Welcome to the site Mr. or Mrs. Beebiz, and may you continue to ask away, and even help pass on the valuable information to others as you feel more comfortable here.


----------



## Michael Bush (Aug 2, 2002)

Betterbee, I believe, makes theirs with larger holes, but I make mine with #8 also. Basically you want the hardware cloth where the bottom would have been (3/4" below the box above) and the tray at least 3/4" below that. The ones I got from Brushy Mt have a "Z" on the bottom made of nylon cord. I make mine with plastic baling twine (I have a lot laying around from the horses). The tray then rests on the twine.

So in a Top Bar Hive I'd put the Screen where the bottom would have been, add a 3/4" board on the bottom of that and then add the twine to hold in a tray. I bought plastic cardboard on the internet to cut the long trays out of. That is also what Brushy Mt uses for their trays.


----------



## beebiz (Feb 5, 2005)

Well once again, I tender my sincere appreciation for the information and advice. I also appreciate the friendly atmosphere of this forum. It kind of reminds me of another forum that I am a member of at beemaster.com.
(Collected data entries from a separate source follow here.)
**src/rtl/ifetch_unit_if.sv**
```systemverilog
// Fetch-unit bus bundle: memory request side, instruction delivery side,
// controller decision inputs and status flags.
//
// Handshakes:
//   memory  - inst_req is held high while the unit waits for a word; the word on
//             inst_rdata is accepted in any cycle where inst_req && MIO_ready.
//             MIO_ready while inst_req is low is ignored.
//   consumer - inst_valid is held high with inst/OPcode/Fun/pc_out stable until
//             the cycle where inst_valid && inst_ack; Jump/Branch/Zero are only
//             sampled in that cycle. inst_ack while inst_valid is low is ignored.
interface ifetch_unit_if;
  logic        inst_req;
  logic [31:0] inst_addr;
  logic [31:0] inst_rdata;
  logic        MIO_ready;
  logic        inst_valid;
  logic [31:0] inst;
  logic [5:0]  OPcode;
  logic [5:0]  Fun;
  logic [31:0] pc_out;
  logic        inst_ack;
  logic        Jump;
  logic        Branch;
  logic        Zero;
  logic        fetch_err;
  logic [1:0]  state_dbg;

  modport master (
    output inst_req, inst_addr, inst_valid, inst, OPcode, Fun, pc_out,
           fetch_err, state_dbg,
    input  inst_rdata, MIO_ready, inst_ack, Jump, Branch, Zero
  );

  modport slave (
    input  inst_req, inst_addr, inst_valid, inst, OPcode, Fun, pc_out,
           fetch_err, state_dbg,
    output inst_rdata, MIO_ready, inst_ack, Jump, Branch, Zero
  );
endinterface

```
**src/rtl/ifetch_unit.sv**
```systemverilog
// Instruction fetch unit: holds the PC, requests one word at a time from
// memory, presents it in the IR until the consumer acknowledges it, then
// advances the PC (sequential, branch or jump).
// Optional macro FETCH_TIMEOUT_EN adds a 255-cycle fetch timeout that parks
// the unit in ERR with a sticky fetch_err until reset.
module ifetch_unit (
  input  logic          clk,
  input  logic          rst,
  ifetch_unit_if.master bus
);

  typedef enum logic [1:0] {IDLE, REQ, VALID, ERR} state_t;

  state_t      state;
  state_t      state_next;

  // PC and captured PC are kept as word addresses so byte bits [1:0] are
  // zero by construction; 30-bit wrap equals 32-bit byte-address wrap.
  logic [29:0] pc_w;
  logic [29:0] pc_w4;
  logic [29:0] pc_w_next;
  logic [29:0] pc_out_w;
  logic [31:0] ir;

`ifdef FETCH_TIMEOUT_EN
  logic [7:0]  cnt;
  logic        err_q;
`endif

  // State register.
  always_ff @(posedge clk) begin
    if (rst) state <= IDLE;
    else     state <= state_next;
  end

  // Next-state logic.
  always_comb begin
    state_next = state;
    case (state)
      IDLE:  state_next = REQ;
      REQ: begin
        if (bus.MIO_ready) state_next = VALID;
`ifdef FETCH_TIMEOUT_EN
        else if (cnt == 8'hFF) state_next = ERR;
`endif
      end
      VALID: if (bus.inst_ack) state_next = REQ;
      ERR:   state_next = ERR;
      default: state_next = IDLE;
    endcase
  end

  // Next PC on an accepted ack: jump beats taken branch beats sequential.
  always_comb begin
    pc_w4     = pc_w + 30'd1;
    pc_w_next = pc_w4;
    if (bus.Jump)
      pc_w_next = {pc_w4[29:26], ir[25:0]};
    else if (bus.Branch && bus.Zero)
      pc_w_next = pc_w4 + {{14{ir[15]}}, ir[15:0]};
  end

  // PC, IR and captured-PC registers.
  always_ff @(posedge clk) begin
    if (rst) begin
      pc_w     <= '0;
      ir       <= '0;
      pc_out_w <= '0;
    end else begin
      if (state == REQ && bus.MIO_ready) begin
        ir       <= bus.inst_rdata;
        pc_out_w <= pc_w;
      end
      if (state == VALID && bus.inst_ack)
        pc_w <= pc_w_next;
    end
  end

`ifdef FETCH_TIMEOUT_EN
  // Timeout counter: zero outside REQ, counts stalled REQ cycles; error sticks.
  always_ff @(posedge clk) begin
    if (rst) begin
      cnt   <= '0;
      err_q <= 1'b0;
    end else begin
      if (state == REQ) begin
        if (!bus.MIO_ready && cnt != 8'hFF) cnt <= cnt + 8'd1;
      end else begin
        cnt <= '0;
      end
      if (state == REQ && state_next == ERR) err_q <= 1'b1;
    end
  end

  assign bus.fetch_err = err_q;
`else
  assign bus.fetch_err = 1'b0;
`endif

  assign bus.inst_req   = (state == REQ);
  assign bus.inst_valid = (state == VALID);
  assign bus.inst_addr  = {pc_w, 2'b00};
  assign bus.pc_out     = {pc_out_w, 2'b00};
  assign bus.inst       = ir;
  assign bus.OPcode     = ir[31:26];
  assign bus.Fun        = ir[5:0];
  assign bus.state_dbg  = state;

endmodule

```
**src/flat_wrapper.sv**
```systemverilog
// flat-port wrapper written by rule: the top's interface ports become plain ports
module ifetch_unit_flat 
  (clk, rst, bus_inst_req, bus_inst_addr, bus_inst_valid, bus_inst, bus_OPcode, bus_Fun, bus_pc_out, bus_fetch_err, bus_state_dbg, bus_inst_rdata, bus_MIO_ready, bus_inst_ack, bus_Jump, bus_Branch, bus_Zero);
  ifetch_unit_if bus_i ();
  input  logic clk;
  input  logic rst;
  output wire logic [$bits(bus_i.inst_req)-1:0] bus_inst_req;
  output wire logic [$bits(bus_i.inst_addr)-1:0] bus_inst_addr;
  output wire logic [$bits(bus_i.inst_valid)-1:0] bus_inst_valid;
  output wire logic [$bits(bus_i.inst)-1:0] bus_inst;
  output wire logic [$bits(bus_i.OPcode)-1:0] bus_OPcode;
  output wire logic [$bits(bus_i.Fun)-1:0] bus_Fun;
  output wire logic [$bits(bus_i.pc_out)-1:0] bus_pc_out;
  output wire logic [$bits(bus_i.fetch_err)-1:0] bus_fetch_err;
  output wire logic [$bits(bus_i.state_dbg)-1:0] bus_state_dbg;
  input wire logic [$bits(bus_i.inst_rdata)-1:0] bus_inst_rdata;
  input wire logic [$bits(bus_i.MIO_ready)-1:0] bus_MIO_ready;
  input wire logic [$bits(bus_i.inst_ack)-1:0] bus_inst_ack;
  input wire logic [$bits(bus_i.Jump)-1:0] bus_Jump;
  input wire logic [$bits(bus_i.Branch)-1:0] bus_Branch;
  input wire logic [$bits(bus_i.Zero)-1:0] bus_Zero;
  assign bus_inst_req = bus_i.inst_req;
  assign bus_inst_addr = bus_i.inst_addr;
  assign bus_inst_valid = bus_i.inst_valid;
  assign bus_inst = bus_i.inst;
  assign bus_OPcode = bus_i.OPcode;
  assign bus_Fun = bus_i.Fun;
  assign bus_pc_out = bus_i.pc_out;
  assign bus_fetch_err = bus_i.fetch_err;
  assign bus_state_dbg = bus_i.state_dbg;
  assign bus_i.inst_rdata = bus_inst_rdata;
  assign bus_i.MIO_ready = bus_MIO_ready;
  assign bus_i.inst_ack = bus_inst_ack;
  assign bus_i.Jump = bus_Jump;
  assign bus_i.Branch = bus_Branch;
  assign bus_i.Zero = bus_Zero;
  ifetch_unit u_core (.clk(clk), .rst(rst), .bus(bus_i));
endmodule
```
By the way Phoenix, thanks for the welcome! I know that you were just trying to be polite and make sure that you had all bases covered, but Mr. is my dad, Mrs. is my mother... I'm just plain ole "Robert"!

Bee good,
Robert (beebiz)


----------



## Phoenix (May 26, 2004)

I wasn't trying to be polite Robert, I was trying to provoke you to reveal your identity and shed your ambiguity. I got the response I was looking for, thanks.


----------



## beebiz (Feb 5, 2005)

Okay Phoenix... you got me! And, rather short is the list of people that have been able to say "Gottcha" to me!! You are now among those few, so I tip my hat to you and say, "congratulations!" But remember, I'll be watching you from now on!! LOL

TRY to beehave yourself!!

Bee good,
beegiz


----------



## Az Jim (Mar 19, 2005)

I'm a new member. Im Az we have a problem with Varroa mites and solved the problem cheaply for the hobbiest that dosen't want to sell honey because this is considered "adulteration".
Use 1 tbsp FRESH garlic powder to 2 cups powered sugar. Mix throughly. Sprinkle over the bees so that all bees have a coating. (I have used this in Langs, 1 deep and 1 shallow, and it takes about 1-1/2 cups per hive. I just dust it between the frames.) Treat 1 week later and 1 month later. This is best done in the fall after the flow has slowed. Then in spring, treat one more time before flow starts. The garlic dissipates in about a week and cannot be found at all after 2 weeks. I'm not sure how it would work on a top bar. This is cheap and easy on a small scale. Immediately after the treatment, the bees will rush out of the hive but usually return in about 1 hour.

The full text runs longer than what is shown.